TDP-43 and NOVA-1 RNA-binding proteins as competitive splicing regulators of the schizophrenia-associated TNIK gene

Abstract

The RNA-binding protein TDP-43, associated to amyotrophic lateral sclerosis and frontotemporal dementia, regulates the alternative splicing of several genes, including the skipping of TNIK exon 15. TNIK, a genetic risk factor for schizophrenia and causative for intellectual disability, encodes for a Ser/Thr kinase regulating negatively F-actin dynamics.Here we show that in the human adult nervous system TNIK exon 15 is mostly included compared to the other tissues and that, during neuronal differentiation of human induced pluripotent stem cells and of human neuroblastoma cells, TNIK exon 15 inclusion increases independently of TDP-43 protein content.
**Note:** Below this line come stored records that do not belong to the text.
**config.mk**
```make
export PLATFORM = sky130hd
export DESIGN_NAME = anadv_regs
export DESIGN_NICKNAME = d
export VERILOG_FILES = /design/src/anadv_pkg.sv /design/src/anadv_regs.sv
export SDC_FILE = /design/constraint.sdc
export NUM_CORES = 1
export LEC_CHECK = 0
export BUFFER_PORTS_ARGS = -buffer_cell sky130_fd_sc_hd__buf_2
export CORE_AREA = 2 2 59 61
export DETAILED_ROUTE_END_ITERATION = 10
export DIE_AREA = 0 0 61 63
export PLACE_DENSITY = 0.83
export RECOVER_POWER = 100
export SYNTH_ARGS = -nofsm -noshare
export SYNTH_HDL_FRONTEND = slang
export SYNTH_SLANG_ARGS = --single-unit
```
**constraint.sdc**
```tcl
create_clock -name clk_i -period 5.4 [get_ports clk_i]
set_clock_uncertainty 0.2 [all_clocks]
set_input_delay 0.54 -clock clk_i [delete_from_list [all_inputs] [get_ports clk_i]]
set_output_delay 0.54 -clock clk_i [all_outputs]
set_load 0.02 [all_outputs]
```
**src/anadv_pkg.sv**
```systemverilog
package anadv_pkg;

  // Management addressing of the advertisement words.
  localparam logic [4:0]  ANADV_DEVAD       = 5'h07;
  localparam logic [15:0] ANADV_MIDDLE_ADDR = 16'h0203;
  localparam logic [15:0] ANADV_UPPER_ADDR  = 16'h0204;

  // Reset values; strap-dependent bits are merged in during reset.
  localparam logic [15:0] ANADV_MIDDLE_RESET = 16'h4000;
  localparam logic [15:0] ANADV_UPPER_RESET  = 16'h0000;

  // Field positions.
  localparam int ANADV_LONG_REACH_BIT = 14;
  localparam int ANADV_ROLE_BIT       = 4;
  localparam int ANADV_HI_CAPABLE_BIT = 13;
  localparam int ANADV_HI_REQUEST_BIT = 12;

  // Writable bits; every other position is reserved.
  localparam logic [15:0] ANADV_MIDDLE_WMASK = 16'h4010;
  localparam logic [15:0] ANADV_UPPER_WMASK  = 16'h3000;

  // Base page bit 20 is bit 4 of the nonce field.
  localparam int ANADV_PAGE_ROLE_BIT = 20;

  typedef struct packed {
    logic [4:0]  devad;
    logic [15:0] regaddr;
    logic        wr;
    logic        rd;
    logic [15:0] wdata;
  } anadv_req_type;

  typedef struct packed {
    logic leader;
    logic hi_capable;
    logic hi_request;
  } anadv_strap_type;

  typedef struct packed {
    logic valid;
    logic hi_capable;
    logic hi_request;
  } anadv_partner_type;

endpackage : anadv_pkg

```
**src/anadv_regs.sv**
```systemverilog
`timescale 1ns/1ps

module anadv_regs (
  // Clock and reset
  input  wire logic                        clk_i,
  input  wire logic                        reset_n_i,
  // Management register access
  input  wire anadv_pkg::anadv_req_type    mgmt_req_i,
  output logic [15:0]                      mgmt_rdata_o,
  output logic                             mgmt_rvalid_o,
  // Configuration straps and lower word force bit
  input  wire anadv_pkg::anadv_strap_type  strap_i,
  input  wire logic                        adv_role_forced_i,
  // Link partner advertisement
  input  wire anadv_pkg::anadv_partner_type partner_i,
  // Advertised state toward the autonegotiation engine
  output logic [15:0]                      middle_word_o,
  output logic [15:0]                      upper_word_o,
  output logic [47:16]                     tx_page_o,
  output logic                             role_leader_o,
  output logic                             role_forced_o,
  output logic                             tx_high_amplitude_o
);
  import anadv_pkg::*;

  logic [15:0] autoneg_advert_middle_word;
  logic [15:0] autoneg_advert_upper_word;
  logic [15:0] next_middle;
  logic [15:0] next_upper;
  logic [15:0] next_rdata;
  logic        next_rvalid;
  logic        next_high_amp;
  logic        hit_dev;
  logic        hit_middle;
  logic        hit_upper;
  logic        adv_long_reach_ability;
  logic        adv_role_leader;
  logic        adv_high_amplitude_capable;
  logic        adv_high_amplitude_request;

  assign hit_dev    = (mgmt_req_i.devad == ANADV_DEVAD);
  assign hit_middle = hit_dev && (mgmt_req_i.regaddr == ANADV_MIDDLE_ADDR);
  assign hit_upper  = hit_dev && (mgmt_req_i.regaddr == ANADV_UPPER_ADDR);

  assign adv_long_reach_ability     =
    autoneg_advert_middle_word[ANADV_LONG_REACH_BIT];
  assign adv_role_leader            =
    autoneg_advert_middle_word[ANADV_ROLE_BIT];
  assign adv_high_amplitude_capable =
    autoneg_advert_upper_word[ANADV_HI_CAPABLE_BIT];
  assign adv_high_amplitude_request =
    autoneg_advert_upper_word[ANADV_HI_REQUEST_BIT];

  // Register write path.
  always_comb begin
    next_middle = autoneg_advert_middle_word;
    next_upper  = autoneg_advert_upper_word;
    if (mgmt_req_i.wr && hit_middle) begin
      next_middle = mgmt_req_i.wdata & ANADV_MIDDLE_WMASK;
    end
    if (mgmt_req_i.wr && hit_upper) begin
      next_upper = mgmt_req_i.wdata & ANADV_UPPER_WMASK;
    end
    if (!reset_n_i) begin
      // Straps load on every reset cycle; the level at release sticks.
      next_middle = ANADV_MIDDLE_RESET;
      next_middle[ANADV_ROLE_BIT] = strap_i.leader;
      next_upper  = ANADV_UPPER_RESET;
      next_upper[ANADV_HI_CAPABLE_BIT] = strap_i.hi_capable;
      next_upper[ANADV_HI_REQUEST_BIT] = strap_i.hi_request;
    end
  end

  always_ff @(posedge clk_i) begin
    autoneg_advert_middle_word <= next_middle;
    autoneg_advert_upper_word  <= next_upper;
  end

  // Read path; unmapped addresses answer zero so software sees no stale data.
  always_comb begin
    next_rdata  = 16'h0000;
    next_rvalid = 1'b0;
    if (reset_n_i && mgmt_req_i.rd) begin
      next_rvalid = 1'b1;
      if (hit_middle) begin
        next_rdata = autoneg_advert_middle_word;
      end else if (hit_upper) begin
        next_rdata = autoneg_advert_upper_word;
      end
    end
  end

  // Amplitude resolution; low level until the partner page is valid, since
  // a stale partner ability must never push the line to the high level.
  always_comb begin
    next_high_amp = 1'b0;
    if (partner_i.valid && adv_long_reach_ability &&
        adv_high_amplitude_capable && partner_i.hi_capable) begin
      next_high_amp = adv_high_amplitude_request ||
                      partner_i.hi_request;
    end
    if (!reset_n_i) begin
      next_high_amp = 1'b0;
    end
  end

  always_ff @(posedge clk_i) begin
    mgmt_rdata_o        <= next_rdata;
    mgmt_rvalid_o       <= next_rvalid;
    tx_high_amplitude_o <= next_high_amp;
    middle_word_o       <= next_middle;
    upper_word_o        <= next_upper;
    tx_page_o           <= {next_upper, next_middle};
    role_leader_o       <= next_middle[ANADV_ROLE_BIT];
    role_forced_o       <= reset_n_i && adv_role_forced_i;
  end
endmodule : anadv_regs

```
By studying the possible molecular interplay of TDP-43 with brain-specific splicing factors, we found that the neuronal NOVA-1 protein competitively inhibits both TDP-43 and hnRNPA2/B1 skipping activity on TNIK by means of a RNA-dependent interaction and that this competitive mechanism is common to other TDP-43 RNA targets. We also show that the TNIK protein isoforms including/excluding exon 15 differently regulate cell spreading in non-neuronal cells and neuritogenesis in primary cortical neurons.Our data suggest a complex regulation between the ubiquitous TDP-43 and the neuron-specific NOVA-1 splicing factors in the brain that may help better understand the pathobiology of both neurodegenerative diseases and schizophrenia.